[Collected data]
===== config.mk =====
export PLATFORM = sky130hd
export DESIGN_NAME = ssfl_ctrl
export DESIGN_NICKNAME = d
export VERILOG_FILES = /design/src/rtl/ssfl_pkg.sv /design/src/rtl/ssfl_ctrl.sv
export SDC_FILE = /design/constraint.sdc
export NUM_CORES = 1
export LEC_CHECK = 0
export BUFFER_PORTS_ARGS = -buffer_cell sky130_fd_sc_hd__buf_2
export CORE_AREA = 4 4 41 43
export DETAILED_ROUTE_END_ITERATION = 8
export DIE_AREA = 0 0 45 47
export PLACE_DENSITY = 0.59
export SYNTH_ARGS = -nofsm -noshare
export SYNTH_HDL_FRONTEND = slang
export SYNTH_SLANG_ARGS = --single-unit

===== constraint.sdc =====
create_clock -name i_clk -period 1.37 [get_ports i_clk]
set_clock_uncertainty 0.05 [all_clocks]
set_input_delay 0.137 -clock i_clk [delete_from_list [all_inputs] [get_ports i_clk]]
set_output_delay 0.137 -clock i_clk [all_outputs]
set_load 0.05 [all_outputs]

===== src/rtl/ssfl_pkg.sv =====
// Shared types and constants for the slab slot free-list allocator.
// No dependencies; every other file but ssfl_ram refers to this package by scoped names.
`timescale 1ns / 1ps
`default_nettype none

package ssfl_pkg;

    localparam int ADDR_W    = 48;
    localparam int SIZE_W    = 16;
    localparam int CNT_W     = 10;
    localparam int STAT_W    = 2;
    localparam int OCC_W     = 2;
    localparam int CFG_IDX_W = 2;

    localparam logic OP_ALLOC = 1'b0;
    localparam logic OP_FREE  = 1'b1;

    localparam logic [STAT_W-1:0] ST_OK           = 2'd0;
    localparam logic [STAT_W-1:0] ST_FULL         = 2'd1;
    localparam logic [STAT_W-1:0] ST_NOT_IN_SLAB  = 2'd2;
    localparam logic [STAT_W-1:0] ST_NOTHING_USED = 2'd3;

    localparam logic [OCC_W-1:0] OCC_EMPTY   = 2'd0;
    localparam logic [OCC_W-1:0] OCC_PARTIAL = 2'd1;
    localparam logic [OCC_W-1:0] OCC_FULL    = 2'd2;

    localparam logic [CFG_IDX_W-1:0] CFG_BASE  = 2'd0;
    localparam logic [CFG_IDX_W-1:0] CFG_SIZE  = 2'd1;
    localparam logic [CFG_IDX_W-1:0] CFG_COUNT = 2'd2;

    localparam logic [ADDR_W-1:0] BASE_RST  = 48'd0;
    localparam logic [SIZE_W-1:0] SIZE_RST  = 16'd16;
    localparam logic [CNT_W-1:0]  COUNT_RST = 10'd256;
    localparam logic [CNT_W-1:0]  COUNT_MAX = 10'd1023;

    typedef enum logic [3:0] {
        S_CLEAR,
        S_IDLE,
        S_ALLOC_RD,
        S_ALLOC_WAIT,
        S_FREE_CHK,
        S_FREE_RNG,
        S_FREE_DIV,
        S_FREE_END,
        S_DONE
    } t_state;

    typedef struct packed {
        logic in_ready;
        logic clr_wr;
        logic alloc_rd;
        logic alloc_link;
        logic free_sub;
        logic free_rng;
        logic div_step;
        logic free_end;
        logic commit;
    } t_cmd;

    typedef struct packed {
        logic clr_last;
        logic head_oor;
        logic rng_fail;
        logic div_last;
        logic out_free;
    } t_sts;

endpackage

`default_nettype wire


===== src/rtl/ssfl_ctrl.sv =====
// Sequencing state machine: clearing pass, allocate and free sequences, result hand-off.
// Depends on ssfl_pkg for the state type and command/status structs.
`timescale 1ns / 1ps
`default_nettype none

module ssfl_ctrl (
    input  wire logic           i_clk,
    input  wire logic           i_rst_n,
    input  wire logic           i_req_valid,
    input  wire logic           i_req_op,
    input  wire ssfl_pkg::t_sts i_sts,
    output ssfl_pkg::t_cmd      o_cmd
);

    ssfl_pkg::t_state r_state;
    ssfl_pkg::t_state n_state;

    always_ff @(posedge i_clk) begin
        if (!i_rst_n) begin
            r_state <= ssfl_pkg::S_CLEAR;
        end else begin
            r_state <= n_state;
        end
    end

    always_comb begin
        n_state = r_state;
        unique case (r_state)
            ssfl_pkg::S_CLEAR: begin
                if (i_sts.clr_last) n_state = ssfl_pkg::S_IDLE;
            end
            ssfl_pkg::S_IDLE: begin
                if (i_req_valid) begin
                    n_state = (i_req_op == ssfl_pkg::OP_FREE) ? ssfl_pkg::S_FREE_CHK
                                                              : ssfl_pkg::S_ALLOC_RD;
                end
            end
            ssfl_pkg::S_ALLOC_RD: begin
                n_state = i_sts.head_oor ? ssfl_pkg::S_DONE : ssfl_pkg::S_ALLOC_WAIT;
            end
            ssfl_pkg::S_ALLOC_WAIT: n_state = ssfl_pkg::S_DONE;
            ssfl_pkg::S_FREE_CHK:   n_state = ssfl_pkg::S_FREE_RNG;
            ssfl_pkg::S_FREE_RNG: begin
                n_state = i_sts.rng_fail ? ssfl_pkg::S_DONE : ssfl_pkg::S_FREE_DIV;
            end
            ssfl_pkg::S_FREE_DIV: begin
                if (i_sts.div_last) n_state = ssfl_pkg::S_FREE_END;
            end
            ssfl_pkg::S_FREE_END:   n_state = ssfl_pkg::S_DONE;
            ssfl_pkg::S_DONE: begin
                if (i_sts.out_free) n_state = ssfl_pkg::S_IDLE;
            end
            default:                n_state = ssfl_pkg::S_CLEAR;
        endcase
    end

    always_comb begin
        o_cmd = '0;
        unique case (r_state)
            ssfl_pkg::S_CLEAR:      o_cmd.clr_wr     = 1'b1;
            ssfl_pkg::S_IDLE:       o_cmd.in_ready   = 1'b1;
            ssfl_pkg::S_ALLOC_RD:   o_cmd.alloc_rd   = 1'b1;
            ssfl_pkg::S_ALLOC_WAIT: o_cmd.alloc_link = 1'b1;
            ssfl_pkg::S_FREE_CHK:   o_cmd.free_sub   = 1'b1;
            ssfl_pkg::S_FREE_RNG:   o_cmd.free_rng   = 1'b1;
            ssfl_pkg::S_FREE_DIV:   o_cmd.div_step   = 1'b1;
            ssfl_pkg::S_FREE_END:   o_cmd.free_end   = 1'b1;
            ssfl_pkg::S_DONE:       o_cmd.commit     = 1'b1;
            default:                o_cmd            = '0;
        endcase
    end

endmodule

`default_nettype wire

* _Work task_: In your answer, include only the lines above starting at the line that holds "logic alloc_link;" and ending at the line that holds "n_state = r_state;", copied exactly.

* _Exercise response_:
        logic alloc_link;
        logic free_sub;
        logic free_rng;
        logic div_step;
        logic free_end;
        logic commit;
    } t_cmd;

    typedef struct packed {
        logic clr_last;
        logic head_oor;
        logic rng_fail;
        logic div_last;
        logic out_free;
    } t_sts;

endpackage

`default_nettype wire


===== src/rtl/ssfl_ctrl.sv =====
// Sequencing state machine: clearing pass, allocate and free sequences, result hand-off.
// Depends on ssfl_pkg for the state type and command/status structs.
`timescale 1ns / 1ps
`default_nettype none

module ssfl_ctrl (
    input  wire logic           i_clk,
    input  wire logic           i_rst_n,
    input  wire logic           i_req_valid,
    input  wire logic           i_req_op,
    input  wire ssfl_pkg::t_sts i_sts,
    output ssfl_pkg::t_cmd      o_cmd
);

    ssfl_pkg::t_state r_state;
    ssfl_pkg::t_state n_state;

    always_ff @(posedge i_clk) begin
        if (!i_rst_n) begin
            r_state <= ssfl_pkg::S_CLEAR;
        end else begin
            r_state <= n_state;
        end
    end

    always_comb begin
        n_state = r_state;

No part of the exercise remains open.